As part of a comprehensive effort by Italy’s Ministry for Economic Development (MSE) and the Italian Trade Commission (ITA) to give more international exposure to small- and medium-sized companies in the country’s south, ITA’s publishing taskforce is organizing Voices from the South, an initiative aimed at bringing more attention to the region’s publishers.

The goal of the publishing effort, said the taskforce’s Elena Phillips, is to increase sales of translation rights to U.S. houses and to boost exports to the States. She believes publishers in the south—in particular, from the regions of Apulia, Calabria, Campania, and Sicily—have a number of illustrated books that would sell well in the U.S., and that many young Italian authors would also be well received here.
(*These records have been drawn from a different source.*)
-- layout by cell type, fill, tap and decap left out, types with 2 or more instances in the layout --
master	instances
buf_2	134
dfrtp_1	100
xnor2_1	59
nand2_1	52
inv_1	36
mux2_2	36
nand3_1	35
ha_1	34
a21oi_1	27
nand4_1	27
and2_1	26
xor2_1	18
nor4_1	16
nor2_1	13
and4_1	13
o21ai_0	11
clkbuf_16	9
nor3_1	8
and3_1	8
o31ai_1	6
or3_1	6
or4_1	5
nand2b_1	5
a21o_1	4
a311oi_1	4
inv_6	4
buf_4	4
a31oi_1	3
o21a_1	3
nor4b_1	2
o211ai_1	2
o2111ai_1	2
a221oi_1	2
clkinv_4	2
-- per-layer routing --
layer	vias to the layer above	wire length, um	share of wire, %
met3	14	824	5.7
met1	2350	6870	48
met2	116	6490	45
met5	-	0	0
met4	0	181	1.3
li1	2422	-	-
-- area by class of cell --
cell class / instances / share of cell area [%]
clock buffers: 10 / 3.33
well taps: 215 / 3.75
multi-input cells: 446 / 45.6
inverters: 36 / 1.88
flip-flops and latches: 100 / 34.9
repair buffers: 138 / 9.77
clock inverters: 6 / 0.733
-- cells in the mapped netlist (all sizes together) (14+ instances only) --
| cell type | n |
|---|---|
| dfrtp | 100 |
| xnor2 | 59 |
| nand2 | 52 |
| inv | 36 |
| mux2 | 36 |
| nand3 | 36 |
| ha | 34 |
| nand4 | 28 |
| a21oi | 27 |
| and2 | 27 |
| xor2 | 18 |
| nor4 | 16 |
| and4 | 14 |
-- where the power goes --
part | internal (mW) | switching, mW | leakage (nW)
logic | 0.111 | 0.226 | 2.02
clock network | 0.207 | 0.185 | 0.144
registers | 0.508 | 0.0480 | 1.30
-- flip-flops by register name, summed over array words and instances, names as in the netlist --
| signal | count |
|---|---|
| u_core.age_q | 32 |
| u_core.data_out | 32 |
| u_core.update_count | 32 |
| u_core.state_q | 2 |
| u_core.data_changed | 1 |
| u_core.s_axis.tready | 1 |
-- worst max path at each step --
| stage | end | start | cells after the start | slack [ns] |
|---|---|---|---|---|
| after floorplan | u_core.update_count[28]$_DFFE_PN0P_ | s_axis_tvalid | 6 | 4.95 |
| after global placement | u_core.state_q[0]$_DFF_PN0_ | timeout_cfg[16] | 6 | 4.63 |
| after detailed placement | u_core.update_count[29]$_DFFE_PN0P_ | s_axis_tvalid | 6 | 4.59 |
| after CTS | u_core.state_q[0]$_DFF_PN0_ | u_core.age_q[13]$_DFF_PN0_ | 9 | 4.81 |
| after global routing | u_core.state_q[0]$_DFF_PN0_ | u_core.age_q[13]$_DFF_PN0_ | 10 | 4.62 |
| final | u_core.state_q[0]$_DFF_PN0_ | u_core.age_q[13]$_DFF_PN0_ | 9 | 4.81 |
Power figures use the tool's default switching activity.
Phillips noted that more and more Italian authors are writing with an eye toward international markets—a view supported by the growing number of titles whose international rights have been sold by Italian houses (there were 4,629 such titles in 2011, up from 1,800 in 2001). Nevertheless, Phillips noted, Italian publishers bought rights to 9,874 titles in 2011 from foreign publishers; Voices from the South is seen as one way to address the imbalance.

The ITA will kick off the project with a presentation at BookExpo America, at 1 p.m. on May 29, on the stage of the Translation Market at the Javits Center in New York City. A seminar for southern Italian publishers is planned for September in Italy; topics there will include the needs of the American market and how Italian publishers can meet them. Phillips estimated that about 45 publishers are eligible to take part in the Voices in the South program. Later in the fall, ITA expects to bring American publishers and agents to meet with select southern Italian publishers. To wrap up the first phase of the initiative, ITA plans to bring a few publishers to next year’s BEA, in New York.
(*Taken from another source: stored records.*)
===== src/rtl/fetch_unit_if.sv =====
// Bus bundle between the fetch stage, instruction memory and decode/execute.
//
// Handshake rule for the decode side: a word is transferred on a rising edge
// where InstrValid=1 and InstrReady=1 and Branch=0. While InstrValid=1 and no
// transfer has happened, Instr and InstrPC stay stable. A Branch pulse wins
// over a simultaneous InstrReady, and that cycle does not count as a transfer.
interface fetch_unit_if #(
  parameter int ADDR_W = 4,
  parameter int DATA_W = 16
);
  logic              MemRead;
  logic [ADDR_W-1:0] ADDR;
  logic [DATA_W-1:0] MemData;
  logic [DATA_W-1:0] Instr;
  logic              InstrValid;
  logic              InstrReady;
  logic [ADDR_W-1:0] InstrPC;
  logic              Branch;
  logic [ADDR_W-1:0] BranchTarget;

  // Fetch-unit side
  modport master (
    output MemRead, ADDR, Instr, InstrValid, InstrPC,
    input  MemData, InstrReady, Branch, BranchTarget
  );

  // Memory / decode / execute side
  modport slave (
    input  MemRead, ADDR, Instr, InstrValid, InstrPC,
    output MemData, InstrReady, Branch, BranchTarget
  );
endinterface


===== src/rtl/fetch_unit.sv =====
// Instruction fetch stage: holds the PC, issues single-word reads, captures the
// returned word and presents it to decode. A branch redirect squashes any
// in-flight or held fetch.
module fetch_unit #(
  parameter int ADDR_W   = 4,
  parameter int DATA_W   = 16,
  parameter int MEM_LAT  = 1,
  parameter int RESET_PC = 0
) (
  input  logic       CLK,
  input  logic       reset,
  fetch_unit_if.master bus,
  output logic [1:0] o_dbg_state
);

  localparam int CNT_W = (MEM_LAT > 1) ? $clog2(MEM_LAT) : 1;
  localparam logic [CNT_W-1:0] CNT_INIT = CNT_W'(MEM_LAT - 1);

  typedef enum logic [1:0] {
    S_IDLE = 2'd0,
    S_REQ  = 2'd1,
    S_WAIT = 2'd2,
    S_HOLD = 2'd3
  } state_t;

  state_t            r_state;
  logic [ADDR_W-1:0] r_pc;
  logic [DATA_W-1:0] r_instr;
  logic [ADDR_W-1:0] r_instr_pc;
  logic              r_squash;
  logic [CNT_W-1:0]  r_cnt;

  // Sequencer: PC, instruction register, squash flag and latency counter.
  always_ff @(posedge CLK) begin
    if (reset) begin
      r_state    <= S_IDLE;
      r_pc       <= ADDR_W'(RESET_PC);
      r_instr    <= '0;
      r_instr_pc <= '0;
      r_squash   <= 1'b0;
      r_cnt      <= '0;
    end else begin
      case (r_state)
        S_IDLE: begin
          if (bus.Branch) r_pc <= bus.BranchTarget;
          r_state <= S_REQ;
        end
        S_REQ: begin
          r_cnt   <= CNT_INIT;
          r_state <= S_WAIT;
          if (bus.Branch) begin
            r_pc     <= bus.BranchTarget;
            r_squash <= 1'b1;
          end
        end
        S_WAIT: begin
          if (r_cnt == '0) begin
            // Final wait cycle: MemData is valid now. A branch arriving on
            // this very cycle squashes the word just like an earlier one.
            if (r_squash || bus.Branch) begin
              if (bus.Branch) r_pc <= bus.BranchTarget;
              r_squash <= 1'b0;
              r_state  <= S_REQ;
            end else begin
              r_instr    <= bus.MemData;
              r_instr_pc <= r_pc;
              r_pc       <= r_pc + 1'b1;
              r_state    <= S_HOLD;
            end
          end else begin
            r_cnt <= r_cnt - 1'b1;
            if (bus.Branch) begin
              r_pc     <= bus.BranchTarget;
              r_squash <= 1'b1;
            end
          end
        end
        S_HOLD: begin
          if (bus.Branch) begin
            r_pc    <= bus.BranchTarget;
            r_state <= S_REQ;
          end else if (bus.InstrReady) begin
            r_state <= S_REQ;
          end
        end
        default: r_state <= S_IDLE;
      endcase
    end
  end

  // Outputs decoded directly from registered state.
  always_comb begin
    bus.MemRead    = (r_state == S_REQ);
    bus.ADDR       = r_pc;
    bus.Instr      = r_instr;
    bus.InstrPC    = r_instr_pc;
    bus.InstrValid = (r_state == S_HOLD);
    o_dbg_state    = r_state;
  end

endmodule


===== src/flat_wrapper.sv =====
// flat-port wrapper written by rule: the top's interface ports become plain ports
module fetch_unit_flat 
#(
  parameter int ADDR_W   = 4,
  parameter int DATA_W   = 16,
  parameter int MEM_LAT  = 1,
  parameter int RESET_PC = 0
)
  (CLK, reset, o_dbg_state, bus_MemRead, bus_ADDR, bus_Instr, bus_InstrValid, bus_InstrPC, bus_MemData, bus_InstrReady, bus_Branch, bus_BranchTarget);
  fetch_unit_if #(.ADDR_W(ADDR_W), .DATA_W(DATA_W)) bus_i ();
  input  logic CLK;
  input  logic reset;
  output logic [1:0] o_dbg_state;
  output wire logic [$bits(bus_i.MemRead)-1:0] bus_MemRead;
  output wire logic [$bits(bus_i.ADDR)-1:0] bus_ADDR;
  output wire logic [$bits(bus_i.Instr)-1:0] bus_Instr;
  output wire logic [$bits(bus_i.InstrValid)-1:0] bus_InstrValid;
  output wire logic [$bits(bus_i.InstrPC)-1:0] bus_InstrPC;
  input wire logic [$bits(bus_i.MemData)-1:0] bus_MemData;
  input wire logic [$bits(bus_i.InstrReady)-1:0] bus_InstrReady;
  input wire logic [$bits(bus_i.Branch)-1:0] bus_Branch;
  input wire logic [$bits(bus_i.BranchTarget)-1:0] bus_BranchTarget;
  assign bus_MemRead = bus_i.MemRead;
  assign bus_ADDR = bus_i.ADDR;
  assign bus_Instr = bus_i.Instr;
  assign bus_InstrValid = bus_i.InstrValid;
  assign bus_InstrPC = bus_i.InstrPC;
  assign bus_i.MemData = bus_MemData;
  assign bus_i.InstrReady = bus_InstrReady;
  assign bus_i.Branch = bus_Branch;
  assign bus_i.BranchTarget = bus_BranchTarget;
  fetch_unit #(.ADDR_W(ADDR_W), .DATA_W(DATA_W), .MEM_LAT(MEM_LAT), .RESET_PC(RESET_PC)) u_core (.CLK(CLK), .reset(reset), .bus(bus_i), .o_dbg_state(o_dbg_state));
endmodule

===== config.mk =====
export PLATFORM = sky130hd
export DESIGN_NAME = fetch_unit_flat
export DESIGN_NICKNAME = d
export VERILOG_FILES = /design/src/rtl/fetch_unit_if.sv /design/src/rtl/fetch_unit.sv /design/src/flat_wrapper.sv
export SDC_FILE = /design/constraint.sdc
export NUM_CORES = 1
export LEC_CHECK = 0
export ABC_CLOCK_PERIOD_IN_PS = 2180
export BUFFER_PORTS_ARGS = -buffer_cell sky130_fd_sc_hd__buf_2
export CAP_MARGIN = 20
export CORE_MARGIN = 1.5
export CORE_UTILIZATION = 45
export CTS_CLUSTER_DIAMETER = 200
export CTS_CLUSTER_SIZE = 10
export DETAILED_ROUTE_END_ITERATION = 8
export PLACE_DENSITY = 0.89
export SETUP_SLACK_MARGIN = 0.2
export SYNTH_ARGS = -nofsm -noshare
export SYNTH_HDL_FRONTEND = slang
export SYNTH_SLANG_ARGS = --single-unit

===== constraint.sdc =====
create_clock -name CLK -period 2.18 [get_ports CLK]
set_clock_uncertainty 0.2 [all_clocks]
set_input_delay 0.436 -clock CLK [delete_from_list [all_inputs] [get_ports CLK]]
set_output_delay 0.436 -clock CLK [all_outputs]
set_load 0.01 [all_outputs]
Phillips said she is confident that the exchange between Italian and American publishers will result in more deals. She noted that Italian mystery writers have been receiving greater international acclaim in recent years, including authors published by houses from the south. One of the best-known Italian crime writers in the U.S. is Andrea Camilleri, whose popular Inspector Montalbano novels are set in Sicily, and who was discovered by Sicilian publisher Sellerio. Marco Malvadi, another Sellerio mystery author, will be at the ITA booth signing Game for Five, published in April by Europa Editions. Maurizio De Giovanni’s book The Crocodile, published in Italy by Edizioni e/o and in America by Europa, was launched at last year’s BEA.